Let’s assume a patient sheds a MERS-CoV infectious aerosol of 6-log. I’m not aware of any infectious dose data for MERS-CoV yet, but for SARS-CoV it can be as low as <20 plaque forming units. Given the decay rate of 7% over 10 minutes, infectious aerosol above the infectious dose could be present after the discharge of the patient for a little under 26 hours! Even if the virus was shed at a lower titre, infectious aerosol times would still be considerable (Table). Could this be a job for automated room disinfection systems, which address both surface and airborne contamination? One such system, hydrogen peroxide vapour, has recently been shown to inactivate the SARS-CoV surrogate, TGEV.
|Shed titre||Time to reach 20 virus particles|
Table: Relationship between shed titre of MERS-CoV and time to reach 20 virus particles.
Whilst respiratory viruses are not that great at surviving on surfaces compared with C. difficile spores and some vegetative bacteria, they can survive long enough to bring contact / fomite transmission into play. A number of reviews have concluded that contact / fomite transmission is an important route for influenza and other respiratory viruses such as rhinovirus. The SARS-CoV and surrogates exhibit unusual survival properties compared with other respiratory viruses, with survival times often measured in days, weeks or even months. Recent data suggests that MERS-CoV shares this property, surviving for >2 days when dried onto hard surfaces compared with only a few hours for influenza tested in the same study. Fortunately, these enveloped viruses are inactivated rapidly by usual hospital disinfectants, so I can understand the CDC’s recommendation for standard environmental disinfection.

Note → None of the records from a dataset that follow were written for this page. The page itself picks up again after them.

### src/bac_ctrl.sv
// Controller of the buddy allocator: sequences search, unlink, split, merge and push.
// Depends on bac_pkg.
module bac_ctrl (
  input  logic              clk,
  input  logic              rst_n,
  input  logic              start,
  input  bac_pkg::dp_stat_t stat,
  output bac_pkg::dp_cmd_t  cmd,
  output logic              busy,
  output logic              done
);
  import bac_pkg::*;

  state_t state_r, state_nxt;

  // State register.
  always_ff @(posedge clk) begin
    if (!rst_n) begin
      state_r <= S_IDLE;
    end else begin
      state_r <= state_nxt;
    end
  end

  // Next state.
  always_comb begin
    state_nxt = state_r;
    unique case (state_r)
      S_IDLE:     if (start) state_nxt = S_A_FIND;
      S_A_FIND:   state_nxt = stat.is_free ? (stat.check_ok ? S_MERGE : S_DONE)
                                           : (stat.found ? S_UL_READ : S_DONE);
      S_UL_READ:  state_nxt = S_UL_LINK;
      S_UL_LINK:  state_nxt = S_UL_CLR;
      S_UL_CLR:   state_nxt = stat.is_free ? S_MERGE_UP : S_SPLIT;
      S_SPLIT:    state_nxt = stat.can_split ? S_PUSH_A : S_DONE;
      S_PUSH_A:   state_nxt = stat.head_ok ? S_PUSH_B : (stat.is_free ? S_DONE : S_SPLIT);
      S_PUSH_B:   state_nxt = stat.is_free ? S_DONE : S_SPLIT;
      S_F_CHECK:  state_nxt = stat.check_ok ? S_MERGE : S_DONE;
      S_MERGE:    state_nxt = stat.can_merge ? S_UL_READ : S_PUSH_A;
      S_MERGE_UP: state_nxt = S_MERGE;
      S_DONE:     state_nxt = S_IDLE;
      default:    state_nxt = S_IDLE;
    endcase
  end

  // Outputs: the first state after capture handles both allocate search and free check.
  always_comb begin
    cmd.op     = DP_NOP;
    cmd.rd_sel = RD_T;
    busy       = (state_r != S_IDLE);
    done       = (state_r == S_DONE);
    unique case (state_r)
      S_IDLE:     if (start) cmd.op = DP_CAPTURE;
      S_A_FIND: begin
        cmd.rd_sel = RD_CHK;
        if (stat.is_free) begin
          cmd.op = stat.check_ok ? DP_FREE_OK : DP_FAIL_FREE;
        end else begin
          cmd.op = stat.found ? DP_TAKE : DP_FAIL_ALLOC;
        end
      end
      S_UL_READ:  cmd.op = DP_UL_READ;
      S_UL_LINK:  cmd.op = DP_UL_LINK;
      S_UL_CLR:   cmd.op = DP_UL_CLR;
      S_SPLIT:    cmd.op = stat.can_split ? DP_SPLIT : DP_ALLOC_FIN;
      S_PUSH_A:   cmd.op = DP_PUSH_A;
      S_PUSH_B:   cmd.op = DP_PUSH_B;
      S_F_CHECK: begin
        cmd.rd_sel = RD_CHK;
        cmd.op     = stat.check_ok ? DP_FREE_OK : DP_FAIL_FREE;
      end
      S_MERGE: begin
        cmd.rd_sel = RD_BUD;
        cmd.op     = stat.can_merge ? DP_MERGE_TAKE : DP_MERGE_FIN;
      end
      S_MERGE_UP: cmd.op = DP_MERGE_UP;
      S_DONE:     cmd.op = DP_NOP;
      default:    cmd.op = DP_NOP;
    endcase
  end

endmodule
$ cat src/flat_wrapper.sv
// flat-port wrapper written by rule: the top's interface ports become plain ports
module stepper_half_step_sequencer_unit_flat import hss_pkg::*;
  (clk_i, rst_ni, tick_i_valid, tick_i_button, tick_i_ready, result_o_valid, result_o_coil_pattern, result_o_phase_index, result_o_forward, result_o_stepped, result_o_ready, cfg_i_valid, cfg_i_index, cfg_i_data, cfg_i_ready);
  hss_tick_if tick_i_i ();
  hss_result_if result_o_i ();
  hss_cfg_if cfg_i_i ();
  input  logic clk_i;
  input  logic rst_ni;
  input wire logic [$bits(tick_i_i.valid)-1:0] tick_i_valid;
  input wire logic [$bits(tick_i_i.button)-1:0] tick_i_button;
  output wire logic [$bits(tick_i_i.ready)-1:0] tick_i_ready;
  output wire logic [$bits(result_o_i.valid)-1:0] result_o_valid;
  output wire logic [$bits(result_o_i.coil_pattern)-1:0] result_o_coil_pattern;
  output wire logic [$bits(result_o_i.phase_index)-1:0] result_o_phase_index;
  output wire logic [$bits(result_o_i.forward)-1:0] result_o_forward;
  output wire logic [$bits(result_o_i.stepped)-1:0] result_o_stepped;
  input wire logic [$bits(result_o_i.ready)-1:0] result_o_ready;
  input wire logic [$bits(cfg_i_i.valid)-1:0] cfg_i_valid;
  input wire logic [$bits(cfg_i_i.index)-1:0] cfg_i_index;
  input wire logic [$bits(cfg_i_i.data)-1:0] cfg_i_data;
  output wire logic [$bits(cfg_i_i.ready)-1:0] cfg_i_ready;
  assign tick_i_i.valid = tick_i_valid;
  assign tick_i_i.button = tick_i_button;
  assign tick_i_ready = tick_i_i.ready;
  assign result_o_valid = result_o_i.valid;
  assign result_o_coil_pattern = result_o_i.coil_pattern;
  assign result_o_phase_index = result_o_i.phase_index;
  assign result_o_forward = result_o_i.forward;
  assign result_o_stepped = result_o_i.stepped;
  assign result_o_i.ready = result_o_ready;
  assign cfg_i_i.valid = cfg_i_valid;
  assign cfg_i_i.index = cfg_i_index;
  assign cfg_i_i.data = cfg_i_data;
  assign cfg_i_ready = cfg_i_i.ready;
  stepper_half_step_sequencer_unit u_core (.clk_i(clk_i), .rst_ni(rst_ni), .tick_i(tick_i_i), .result_o(result_o_i), .cfg_i(cfg_i_i));
endmodule
$ cat config.mk
export PLATFORM = sky130hd
export DESIGN_NAME = stepper_half_step_sequencer_unit_flat
export DESIGN_NICKNAME = d
export VERILOG_FILES = /design/src/hw/rtl/hss_pkg.sv /design/src/hw/rtl/hss_if.sv /design/src/hw/rtl/stepper_half_step_sequencer_unit.sv /design/src/hw/rtl/hss_debounce.sv /design/src/flat_wrapper.sv
export SDC_FILE = /design/constraint.sdc
export NUM_CORES = 1
export LEC_CHECK = 0
export ABC_CLOCK_PERIOD_IN_PS = 4600
export BUFFER_PORTS_ARGS = -buffer_cell sky130_fd_sc_hd__buf_2
export CORE_MARGIN = 2
export CORE_UTILIZATION = 59
export CTS_CLUSTER_DIAMETER = 40
export DETAILED_ROUTE_END_ITERATION = 10
export GPL_TIMING_DRIVEN = 0
export PLACE_DENSITY = 0.89
export REMOVE_ABC_BUFFERS = 1
export SLEW_MARGIN = 0
export SYNTH_ARGS = -nofsm -noshare
export SYNTH_HDL_FRONTEND = slang
export SYNTH_SLANG_ARGS = --single-unit
$ cat constraint.sdc
create_clock -name clk_i -period 4.6 [get_ports clk_i]
set_input_delay 0.23 -clock clk_i [delete_from_list [all_inputs] [get_ports clk_i]]
set_output_delay 0.23 -clock clk_i [all_outputs]
set_load 0.01 [all_outputs]
$ cat config.mk
export PLATFORM = sky130hd
export DESIGN_NAME = sorted_record_table
export DESIGN_NICKNAME = d
export VERILOG_FILES = /design/src/hw/rtl/srt_pkg.sv /design/src/hw/rtl/sorted_record_table.sv
export SDC_FILE = /design/constraint.sdc
export NUM_CORES = 2
export LEC_CHECK = 0
export BUFFER_PORTS_ARGS = -buffer_cell sky130_fd_sc_hd__clkbuf_2
export CORE_MARGIN = 5
export CORE_UTILIZATION = 57
export CTS_CLUSTER_SIZE = 30
export DETAILED_ROUTE_END_ITERATION = 7
export HOLD_SLACK_MARGIN = 0.05
export PLACE_DENSITY = 0.72
export RECOVER_POWER = 50
export SLEW_MARGIN = 20
export SYNTH_ARGS = -nofsm -noshare
export SYNTH_HDL_FRONTEND = slang
export SYNTH_MEMORY_MAX_BITS = 65536
export SYNTH_SLANG_ARGS = --single-unit
$ cat constraint.sdc
create_clock -name clk -period 4.9 [get_ports clk]
set_clock_uncertainty 0.1 [all_clocks]
set_input_delay 0.49 -clock clk [delete_from_list [all_inputs] [get_ports clk]]
set_output_delay 0.49 -clock clk [all_outputs]
set_load 0.02 [all_outputs]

So, how to protect yourself and your patients? The answer is simple for direct patient care: wear your gown, gloves, goggles and N95 (FFP3) mask, and wash your hands! It’s simple in theory, compliance with these measures in practice is not as good as you may expect. Prof Seto published a study in the Lancet in 2003 about compliance with personal protective equipment (PPE) and hand hygiene during the SARS epidemic. Remarkably, even when caring for patients known to be infected with SARS, <30% of healthcare workers self-reported that they wore a mask, glove, gown and washed their hands as they should have done. And this was self-reported, so you’d expect there to be a bias towards compliance! Most importantly, none of the healthcare workers who complied with all four measures became infected.
Figure: Healthcare worker compliance with mask, glove, gown use, and hand washing during the SARS epidemic, stratified by those who became infected with SARS.
To summarise: how to protect you and your patients from MERS-CoV:
- Place patient in negative pressure airborne infection isolation room, where available.
- Wear the correct PPE when in the room (gloves, gown, N95 / FFP3 mask, goggles), and wash your hands.
- Pay attention to the potential for contaminated surfaces and air, particularly following the discharge of the patient.
- Oh, and if you go on holiday to Saudi Arabia, don’t kiss any camels!